Исследуя гибридизацию, Дарвин пытается определить, способна ли она порождать новые разновидности и в конечном счёте приводить к образованию новых видов в тех случаях, когда её результаты поддерживаются отбором. Основным препятствием для реализации такой возможности является бесплодие гибридов. Дарвин доказывает, что это бесплодие не является абсолютным, оно имеет различные степени, усиливается при близких степенях родства и отсутствует у домашних животных при скрещивании их различных пород.

Будучи не в силах ни доказать, ни опровергнуть эволюционных возможности гибридов, Дарвин оставляет вопрос открытым и ограничивается лишь констатацией того, что бесплодие гибридов не «охраняется» и не накапливается отбором. Значит, эволюция через гибридизацию всё же возможна. Для Дарвина важно было отстоять саму возможность эволюционного значения гибридизации при поддержке естественного отбора.

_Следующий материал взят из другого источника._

This is an optimization exercise on Yosys and OpenROAD, whose aim is small area and a short achievable clock period, not a production implementation. At most, simulation tests tie the RTL to the original design; equivalence was not proved. No functional check of the RTL was part of run 1. No activity file was given, so power comes from the tool's default toggle rates.

## flow/design.v (module list and top-level ports; edited modules follow where they fit)
// module MAF_DP: 2360 lines
// module MAF_FA: 4 lines
// module MAF_BENCZ: 5 lines
// module MAF_HA: 4 lines
// module maf_top: 17 lines
module maf_top (
    input         clk,
    input  [1:0]  func,
    input  [31:0] A,
    input  [31:0] B,
    input  [31:0] C,
    output [63:0] result
);
  // ...
==> flow/flow/run.sh <==
#!/bin/bash
# The standard layout, with the port buffers made of buf_2 cells instead of
# the default choice (a delay buffer). Every port still gets its buffer.
set -euo pipefail
bash standard.sh BUFFER_PORTS_ARGS="-buffer_cell sky130_fd_sc_hd__buf_2" finish > standard_flow.log 2>&1
==> flow/standard.sh <==
#!/bin/bash
# synth_recipe.tcl (not shown) runs the flow's synth.tcl, then flattens the netlist and writes it again
# the make line also repeats each setting of config.mk as NAME=value (left out here)
make -C /OpenROAD-flow-scripts/flow DESIGN_CONFIG=/design/flow/config.mk WORK_HOME=/design/flow/orfs CLKGATE_MAP_FILE= SYNTH_SCRIPT=/design/flow/synth_recipe.tcl "${@:-finish}"
==> flow/config.mk <==
export PLATFORM = sky130hd
export DESIGN_NAME = maf_top
export DESIGN_NICKNAME = maf_top
export VERILOG_FILES = /design/flow/design.v
export SDC_FILE = /design/flow/constraint.sdc
export NUM_CORES = 4
export LEC_CHECK = 0
export CAP_MARGIN = 60
export CORE_MARGIN = 2
export CORE_UTILIZATION = 55
export CTS_BUF_LIST = sky130_fd_sc_hd__clkbuf_4 sky130_fd_sc_hd__clkbuf_8
export PLACE_DENSITY = 0.7
export SLEW_MARGIN = 60
export SYNTH_HIERARCHICAL = 1
==> flow/constraint.sdc <==
create_clock -name core_clock -period 60.0 [get_ports {clk}]
set_input_delay 12.0000 -clock core_clock [delete_from_list [all_inputs] [get_ports {clk}]]
set_output_delay 12.0000 -clock core_clock [all_outputs]
set_load 0.01 [all_outputs]
==> impl_metrics.tcl, run 1 <==
set metrics [dict create \
    tns_ns 0 \
    seq_power_share_pct 9.9 \
    hold_viol 0 \
    rows 79 \
    port-buffer-count 162 \
    tightest_slew_ns 0.6373 \
    drv_cap 0 \
    first_pass_iters 7 \
    nNetsFinal 3159 \
    comb.multi_input.count 2023 \
    hp-start "C[1]" \
    fillers 3909 \
    use_met3_pct 11.55 \
    crit_cells 14 \
    crit_family "adder cells" \
    placedCellCount 3042 \
    status "timing/DRC/antenna clean" \
    crit_slowest_cell "fa_1" \
    synth_compound_area_share_pct 17.30 \
    dp_hpwl_um 58880 \
    async_reset_ff_share_pct 0 \
    cts_buffers 9 \
    crit_chain "buf_2, nand2b_1, o22ai_4, buf_4, buf_4, a22oi_1, xnor2_1, fa_1, fa_1, fa_1, fa_1, fa_1, fa_1, fa_1" \
    nonClkBufAreaFrac_pct 5.488 \
    synth-main-ff-cell "dfxtp_1" \
    crit_type "in2reg" \
    place_congestion 0.9240 \
    sh_seq_area_pct 7.141 \
    htree_levels 3 \
    rsz0062_at_grt "no" \
    synth_top_area_share_pct 40.76 \
    synthMuxAreaShare_pct 0 \
    period_share_pct 27.37 \
]
This is an optimization exercise on Yosys and OpenROAD, whose aim is small area, a short achievable clock period and few clock cycles per item, not a production implementation.
At most, simulation tests tie the RTL to the original design; equivalence was not proved.

==> flow/design.v <==
module led_serial
   (
    clk,
    reset,
    keyi,
    datai,
    dataq,
    start,
    done);
   input          clk;
   input          reset;
   input  [127:0] keyi;
   input  [63:0]  datai;
   output [63:0]  dataq;
   input          start;
   output         done;
   reg  [63:0] state;
   reg  [5:0]  rc;      
   reg  [1:0]  cnt;     
   reg         ksel;    
   reg         busy;
   reg         done_r;  
   wire last = (rc == 6'h09);
   wire [63:0] s;
   wire [63:0] t;
   genvar i, r, c;
   generate
      for (i = 0; i < 16; i = i + 1) begin : g_sb
         led_sbox u_sb (.x(state[63-4*i -: 4]), .y(s[63-4*i -: 4]));
      end
      for (r = 0; r < 4; r = r + 1) begin : g_sr_r
         for (c = 0; c < 4; c = c + 1) begin : g_sr_c
            assign t[63-4*(r*4+c) -: 4] = s[63-4*(r*4 + (c+r)%4) -: 4];
         end
      end
   endgenerate
   wire [63:0] mc;
   generate
      for (c = 0; c < 4; c = c + 1) begin : g_mc
         wire [15:0] o;
         led_mcol u_mc (.i({t[63-4*c -: 4], t[63-4*(4+c) -: 4],
                            t[63-4*(8+c) -: 4], t[63-4*(12+c) -: 4]}), .o(o));
         assign mc[63-4*c -: 4]      = o[15:12];
         assign mc[63-4*(4+c) -: 4]  = o[11:8];
         assign mc[63-4*(8+c) -: 4]  = o[7:4];
         assign mc[63-4*(12+c) -: 4] = o[3:0];
      end
   endgenerate
   wire       step_end = (cnt == 2'd3);
   wire       use_k1 = ~busy | (step_end & ~ksel);
   wire       use_k2 = busy & step_end & ksel;
   wire [5:0] rca = busy ? rc : 6'h01;
   wire       addc = ~(busy & last);
   wire [63:0] cmask = addc ? {4'h8, 1'b0, rca[5:3], 8'h0,
                                4'h9, 1'b0, rca[2:0], 8'h0,
                                4'h2, 1'b0, rca[5:3], 8'h0,
                                4'h3, 1'b0, rca[2:0], 8'h0} : 64'h0;
   wire [63:0] mask = ({64{use_k1}} & keyi[127:64]) | ({64{use_k2}} & keyi[63:0]);
   wire [63:0] state_next = (busy ? mc : datai) ^ mask ^ cmask;
   always @(posedge clk)
     if (busy | start)
       state <= state_next;
   always @(posedge clk)
     if (start & ~busy) begin
        rc   <= 6'h03;
        cnt  <= 2'd0;
        ksel <= 1'b1;
     end else begin
        rc   <= {rc[4:0], rc[5] ^ rc[4] ^ 1'b1};
        cnt  <= cnt + 2'd1;
        if (step_end) ksel <= ~ksel;
     end
   wire busy_next = busy ? ~last : start;
   always @(posedge clk, posedge reset)
     if (reset) begin
        busy   <= 1'b0;
        done_r <= 1'b1;
     end else begin
        busy   <= busy_next;
        done_r <= ~busy_next;
     end
   assign done  = done_r;
   assign dataq = state;
endmodule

В качестве основной причины бесплодия гибридов Дарвин выдвигает неизбежность слишком больших изменений при приспособлении скрещивающихся организациях, тогда как благотворное влияние оказывают на воспроизведение наследственностью лишь слабые изменения. В противном случае «организация бывает потрясена слиянием двух различных типов строения и конституции, включая сюда, конечно, и воспроизводительную систему» (Там же, с. 294).

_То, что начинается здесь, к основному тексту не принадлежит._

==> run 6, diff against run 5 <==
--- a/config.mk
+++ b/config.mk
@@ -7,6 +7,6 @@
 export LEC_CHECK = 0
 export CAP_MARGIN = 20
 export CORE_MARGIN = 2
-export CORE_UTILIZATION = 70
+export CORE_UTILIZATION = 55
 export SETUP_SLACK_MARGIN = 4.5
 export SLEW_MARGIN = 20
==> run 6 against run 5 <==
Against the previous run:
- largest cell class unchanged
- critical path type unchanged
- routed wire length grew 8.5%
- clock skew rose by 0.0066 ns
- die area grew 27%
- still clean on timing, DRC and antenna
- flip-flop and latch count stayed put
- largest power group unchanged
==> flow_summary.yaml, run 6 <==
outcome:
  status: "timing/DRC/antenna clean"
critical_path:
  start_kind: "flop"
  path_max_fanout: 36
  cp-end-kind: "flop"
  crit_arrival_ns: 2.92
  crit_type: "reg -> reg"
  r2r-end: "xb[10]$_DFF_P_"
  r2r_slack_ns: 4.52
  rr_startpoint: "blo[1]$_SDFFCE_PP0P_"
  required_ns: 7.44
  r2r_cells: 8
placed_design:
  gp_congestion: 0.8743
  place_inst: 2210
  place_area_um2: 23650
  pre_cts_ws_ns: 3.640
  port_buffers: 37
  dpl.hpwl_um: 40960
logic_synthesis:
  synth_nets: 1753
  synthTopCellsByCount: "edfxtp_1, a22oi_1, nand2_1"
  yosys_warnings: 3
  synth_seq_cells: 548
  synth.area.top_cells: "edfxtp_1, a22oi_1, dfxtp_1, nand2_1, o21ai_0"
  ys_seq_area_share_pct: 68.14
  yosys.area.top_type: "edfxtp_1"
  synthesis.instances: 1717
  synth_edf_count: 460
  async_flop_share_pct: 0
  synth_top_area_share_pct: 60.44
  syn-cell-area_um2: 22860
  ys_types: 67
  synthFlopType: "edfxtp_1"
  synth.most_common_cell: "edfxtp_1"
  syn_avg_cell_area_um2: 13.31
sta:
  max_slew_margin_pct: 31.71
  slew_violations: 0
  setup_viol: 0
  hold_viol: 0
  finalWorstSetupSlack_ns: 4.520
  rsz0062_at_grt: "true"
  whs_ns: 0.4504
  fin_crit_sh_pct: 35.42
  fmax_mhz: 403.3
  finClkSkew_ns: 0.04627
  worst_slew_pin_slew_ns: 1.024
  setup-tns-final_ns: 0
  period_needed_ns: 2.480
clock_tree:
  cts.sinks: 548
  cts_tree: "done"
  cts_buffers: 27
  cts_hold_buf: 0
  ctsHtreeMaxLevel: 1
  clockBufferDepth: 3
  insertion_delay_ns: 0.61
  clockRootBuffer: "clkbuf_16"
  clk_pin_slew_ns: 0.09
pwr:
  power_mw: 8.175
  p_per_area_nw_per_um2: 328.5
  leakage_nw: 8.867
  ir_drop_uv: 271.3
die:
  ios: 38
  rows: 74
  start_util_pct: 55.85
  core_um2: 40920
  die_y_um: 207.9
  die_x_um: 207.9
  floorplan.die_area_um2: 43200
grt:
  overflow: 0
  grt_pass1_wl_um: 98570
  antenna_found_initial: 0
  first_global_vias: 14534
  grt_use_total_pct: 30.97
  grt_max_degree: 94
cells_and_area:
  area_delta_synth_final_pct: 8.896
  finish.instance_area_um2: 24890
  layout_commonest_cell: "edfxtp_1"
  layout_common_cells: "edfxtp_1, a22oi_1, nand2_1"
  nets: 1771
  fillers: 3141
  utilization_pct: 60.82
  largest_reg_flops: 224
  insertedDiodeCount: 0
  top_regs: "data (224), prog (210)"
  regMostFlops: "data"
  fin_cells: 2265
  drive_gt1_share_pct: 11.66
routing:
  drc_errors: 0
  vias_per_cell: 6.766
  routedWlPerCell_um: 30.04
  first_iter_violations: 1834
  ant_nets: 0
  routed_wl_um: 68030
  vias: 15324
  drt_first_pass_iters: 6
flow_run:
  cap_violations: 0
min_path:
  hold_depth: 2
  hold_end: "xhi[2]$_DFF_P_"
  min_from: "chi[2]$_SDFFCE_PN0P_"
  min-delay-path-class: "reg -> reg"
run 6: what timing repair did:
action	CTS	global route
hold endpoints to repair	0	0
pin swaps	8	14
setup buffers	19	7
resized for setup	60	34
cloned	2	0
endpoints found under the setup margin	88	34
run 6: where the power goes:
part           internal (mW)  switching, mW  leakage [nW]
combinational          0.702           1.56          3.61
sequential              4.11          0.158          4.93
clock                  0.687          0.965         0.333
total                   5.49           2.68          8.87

Бесплодие гибридов есть результат неработоспособности органов воспроизведения вследствие больших различий в организации скрещивающихся особей. Здесь мы снова выходим на проблемы эволюционного действия мобилизационных структур и производимой ими биологической работы. Искусственный характер гибридов, необходимость создания для гибридизации искусственных условий и привнесённой извне неспецифичной для данных видов работы подчёркнут Дарвином на примере растений: «Чтобы скрестить растение, его нужно подвергнуть кастрации и, что нередко ещё более важно, его нужно изолировать, чтобы помешать перенесению на него насекомыми пыльцы с других растений» (Там же, с. 278).

То же происходит и с животными. Животные, за исключением одомашненных, оказываются в огромном большинстве случаев неспособными размножаться в неволе. Дарвин вполне справедливо приписывает это обстоятельство чересчур сильному изменению внешних условий. Но отрыв диких животных от естественных условий сопровождается лишением их нормальной биологической работы, что приводит и к стойкому нарушению работы воспроизводительных органов. Для домашних же животных среда, организованная человеком, является естественной средой вследствие их полупаразитического существования.

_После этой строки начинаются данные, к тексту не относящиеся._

From an optimization exercise on the open Yosys and OpenROAD flow, aimed at small area; shortcuts taken in it are not production practice.
RTL that was checked went through simulation tests only; none was proved equivalent to the original.
Function not checked in run 2: the RTL went through the layout flow alone.
In every run shown here, the design's own scripts or RTL, not TritonCTS, make the clock network.
The clock input has no modelled driver; a real chip could not lean on it and would need a root buffer or a full tree.
Power figures rest on the tool's default switching activity, not on a simulated workload.

===== flow/flow/run.sh =====
#!/bin/bash
# Own flow: the standard layout (unchanged synthesis, floorplan, power grid
# and tap cells, placement, routing), with these changes:
#  - port buffers of the smallest buffer,
#  - the buffers ABC put in during synthesis removed before placement, and
#    every other combinational cell given its smallest drive strength
#    (flow/downsize.tcl); placement's repair then sizes up what it must,
#  - the clock tree rebuilt after clock tree synthesis by flow/clock_tree.tcl:
#    the first of CLOCK_TREES (groups, buffer cell; smallest area first)
#    whose worst clock-pin slew is estimated at most CLOCK_SLEW_TARGET_PS,
#    each buffer driving the flip-flops of one part of the core.
# Every tool's output goes to the ORFS logs under orfs/logs; make's own
# output goes to standard.log here.
set -euo pipefail
export CTS_ARGS="-sink_clustering_enable -repair_clock_nets -dont_use_dummy_load"
export BUFFER_PORTS_ARGS="-buffer_cell sky130_fd_sc_hd__buf_1"
export REMOVE_ABC_BUFFERS=1
export POST_CTS_TCL="$PWD/flow/clock_tree.tcl"
export POST_FLOORPLAN_TCL="$PWD/flow/downsize.tcl"
export CLOCK_TREES="{2 sky130_fd_sc_hd__clkbuf_16} {4 sky130_fd_sc_hd__clkbuf_8} {3 sky130_fd_sc_hd__clkbuf_16} {5 sky130_fd_sc_hd__clkbuf_8} {6 sky130_fd_sc_hd__clkbuf_8} {4 sky130_fd_sc_hd__clkbuf_16} {7 sky130_fd_sc_hd__clkbuf_8} {8 sky130_fd_sc_hd__clkbuf_8} {10 sky130_fd_sc_hd__clkbuf_8} {12 sky130_fd_sc_hd__clkbuf_8}"
export CLOCK_ROOT_BUF=sky130_fd_sc_hd__clkbuf_4
export CLOCK_SLEW_TARGET_PS=115
bash standard.sh "CTS_ARGS=$CTS_ARGS" "BUFFER_PORTS_ARGS=$BUFFER_PORTS_ARGS" \
	"REMOVE_ABC_BUFFERS=$REMOVE_ABC_BUFFERS" "POST_CTS_TCL=$POST_CTS_TCL" \
	"POST_FLOORPLAN_TCL=$POST_FLOORPLAN_TCL" finish > standard.log 2>&1

===== flow/flow/clock_tree.tcl =====
set clk_port_net in_mclk
set trees $::env(CLOCK_TREES)
set root_cell $::env(CLOCK_ROOT_BUF)
# slews come in ns
set target [expr {$::env(CLOCK_SLEW_TARGET_PS) * 1e-3}]

set db [ord::get_db]
set block [ord::get_db_block]
set root [$block findNet $clk_port_net]

# walk the existing tree from the clock port: buffers and their nets, and sinks
set sinks {}
set tree_insts {}
set tree_nets {}
set todo [list $root]
while {[llength $todo]} {
  set net [lindex $todo 0]
  set todo [lrange $todo 1 end]
  foreach it [$net getITerms] {
    if {![$it isInputSignal]} { continue }
    set inst [$it getInst]
    set m [[$inst getMaster] getName]
    if {[string match "*clkbuf*" $m] || [string match "*__buf_*" $m]} {
      lappend tree_insts $inst
      foreach ot [$inst getITerms] {
        if {[$ot isOutputSignal]} {
          set on [$ot getNet]
          if {$on ne "NULL" && $on ne ""} { lappend tree_nets $on; lappend todo $on }
        }
      }
    } elseif {[string match "*inv*" $m]} {
      error "inverter $m in the clock tree"
    } else {
      lappend sinks $it
    }
  }
}
puts "clock_tree: [llength $sinks] sinks, removing [llength $tree_insts] buffers"
foreach it $sinks { $it disconnect }
foreach inst $tree_insts { odb::dbInst_destroy $inst }
foreach net $tree_nets { odb::dbNet_destroy $net }

proc sink_xy {it} {
  set b [[$it getInst] getBBox]
  return [list [expr {([$b xMin] + [$b xMax]) / 2}] [expr {([$b yMin] + [$b yMax]) / 2}]]
}

# recursive bisection into k groups along the longer side
proc bisect {items k} {
  if {$k <= 1} { return [list $items] }
  set pts {}
  set xs {}; set ys {}
  foreach it $items {
    lassign [sink_xy $it] x y
    lappend pts [list $it $x $y]
    lappend xs $x; lappend ys $y
  }
  set xs [lsort -integer $xs]; set ys [lsort -integer $ys]
  set w [expr {[lindex $xs end] - [lindex $xs 0]}]
  set h [expr {[lindex $ys end] - [lindex $ys 0]}]
  set idx [expr {$w >= $h ? 1 : 2}]
  set pts [lsort -integer -index $idx $pts]
  set k1 [expr {$k / 2}]
  set n1 [expr {int(round(double([llength $pts]) * $k1 / $k))}]
  set a {}; set b {}
  set i 0
  foreach p $pts {
    if {$i < $n1} { lappend a [lindex $p 0] } else { lappend b [lindex $p 0] }
    incr i
  }
  return [concat [bisect $a $k1] [bisect $b [expr {$k - $k1}]]]
}

proc centroid {its} {
  set sx 0; set sy 0
  foreach it $its { lassign [sink_xy $it] x y; incr sx $x; incr sy $y }
  set n [llength $its]
  return [list [expr {$sx / $n}] [expr {$sy / $n}]]
}

proc add_buf {cell name in_net out_name x y} {
  set inst [odb::dbInst_create [ord::get_db_block] [[ord::get_db] findMaster $cell] $name]
  set net [odb::dbNet_create [ord::get_db_block] $out_name]
  $net setSigType CLOCK
  [$inst findITerm A] connect $in_net
  [$inst findITerm X] connect $net
  $inst setLocation $x $y
  $inst setPlacementStatus PLACED
  return [list $inst $net]
}

proc worst_clk_slew {sinks} {
  estimate_parasitics -placement
  set worst 0
  foreach it $sinks {
    set iname [[$it getInst] getName]
    if {[catch {set s [get_property [get_pins "$iname/CLK"] slew_max]}]} { return 1e9 }
    if {$s > $worst} { set worst $s }
  }
  return $worst
}

set done 0
foreach tree $trees {
  lassign $tree k cell
  set made_insts {}; set made_nets {}
  set feed $root
  if {$k > 4} {
    lassign [centroid $sinks] cx cy
    lassign [add_buf $root_cell clkbuf_root $root clknet_root $cx $cy] inst net
    lappend made_insts $inst; lappend made_nets $net
    set feed $net
  }
  set gi 0
  foreach g [bisect $sinks $k] {
    lassign [centroid $g] cx cy
    lassign [add_buf $cell clkbuf_grp_$gi $feed clknet_grp_$gi $cx $cy] inst net
    lappend made_insts $inst; lappend made_nets $net
    foreach it $g { $it connect $net }
    puts "clock_tree: $k x $cell: group $gi: [llength $g] sinks, buffer at ($cx, $cy)"
    incr gi
  }
  set w [worst_clk_slew $sinks]
  puts "clock_tree: $k x $cell: worst estimated flip-flop clock slew [expr {$w * 1e3}] ps"
  if {$w <= $target} { set done 1; break }
  foreach it $sinks { $it disconnect }
  foreach inst $made_insts { odb::dbInst_destroy $inst }
  foreach net $made_nets { odb::dbNet_destroy $net }
}
if {!$done} { error "clock_tree: no tree in CLOCK_TREES meets the slew target" }

detailed_placement
check_placement -verbose
puts "clock_tree: after legalisation: worst estimated flip-flop clock slew [expr {[worst_clk_slew $sinks] * 1e3}] ps"
report_clock_skew

===== flow/flow/downsize.tcl =====
# POST_FLOORPLAN hook: give every combinational cell the smallest drive
# strength of its kind (synthesis sizes cells for speed the design does not
# need); placement's repair_design then sizes up or buffers only the nets
# that break the slew and capacitance limits. Flip-flops keep their cells.
set db [ord::get_db]
set block [ord::get_db_block]
set n 0
foreach inst [$block getInsts] {
  set m [$inst getMaster]
  set name [$m getName]
  if {![regexp {^(sky130_fd_sc_hd__[a-z0-9]+)_([0-9]+)$} $name -> base size]} { continue }
  if {[regexp {__(df|edf|sdf|sedf|dl|tap|fill|decap|conb|diode)} $name]} { continue }
  set best $m
  foreach s {0 1 2} {
    set c [$db findMaster ${base}_$s]
    if {$c eq "NULL" || $c eq ""} { continue }
    if {[catch {set dont [$c isDontUse]}]} { set dont 0 }
    if {$dont} { continue }
    if {[$c getWidth] < [$best getWidth]} { set best $c }
  }
  if {$best ne $m} {
    $inst swapMaster $best
    incr n
  }
}
puts "downsize: $n cells given a smaller drive strength"

===== flow/standard.sh =====
#!/bin/bash
# synth_recipe.tcl (not shown) runs the flow's synth.tcl, then flattens the netlist and writes it again
# the make line also repeats each setting of config.mk as NAME=value (left out here)
make -C /OpenROAD-flow-scripts/flow DESIGN_CONFIG=/design/flow/config.mk WORK_HOME=/design/flow/orfs CLKGATE_MAP_FILE= SYNTH_SCRIPT=/design/flow/synth_recipe.tcl "${@:-finish}"

===== flow/config.mk =====
export PLATFORM = sky130hd
export DESIGN_NAME = i2s_to_tdm
export DESIGN_NICKNAME = i2s_to_tdm
export VERILOG_FILES = /design/flow/design.v
export SDC_FILE = /design/flow/constraint.sdc
export NUM_CORES = 4
export LEC_CHECK = 0
export CAP_MARGIN = 0
export CORE_MARGIN = 2
export CORE_UTILIZATION = 85
export SLEW_MARGIN = 0

===== flow/constraint.sdc =====
create_clock -name core_clock -period 81.38 [get_ports {in_mclk}]
set_input_delay 16.2760 -clock core_clock [delete_from_list [all_inputs] [get_ports {in_mclk}]]
set_output_delay 16.2760 -clock core_clock [all_outputs]
set_load 0.01 [all_outputs]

Отсутствие мобилизации на осуществление функций органов в процессе биологической работы приводит и к отсутствию мобилизации на осуществление функций и в органах наследования. «Тот, кто сможет объяснить, − пишет Дарвин, − почему слон и множество других животных не способны плодиться даже в частичной неволе у себя на родине, тот сможет объяснить первичную причину столь распространённого бесплодия гибридов» (Там же, с. 296). Думается, что объяснить эти феномены можно только на основе глубинной взаимосвязи биологической работы органов размножения с биологической работой всех прочих телесных органов живого организма.

Одомашнивание, которое, как отмечает Дарвин, приводит к сохранению плодотворности как в неволе, так и при скрещивании различных пород одного вида, связано с приспособлением биологической работы к условиям содержания таких видов, которые потому и были одомашнены, что «были с самого начала не очень чувствительны к переменам в их жизненных условиях» (Там же, с. 302). Человек также не теряет способности к размножению в условиях содержания в неволе по той же причине. Но лишение свободы всегда наносит психике человека непоправимую травму, поскольку человек свободен по природе своей, даже находясь на положении невольника.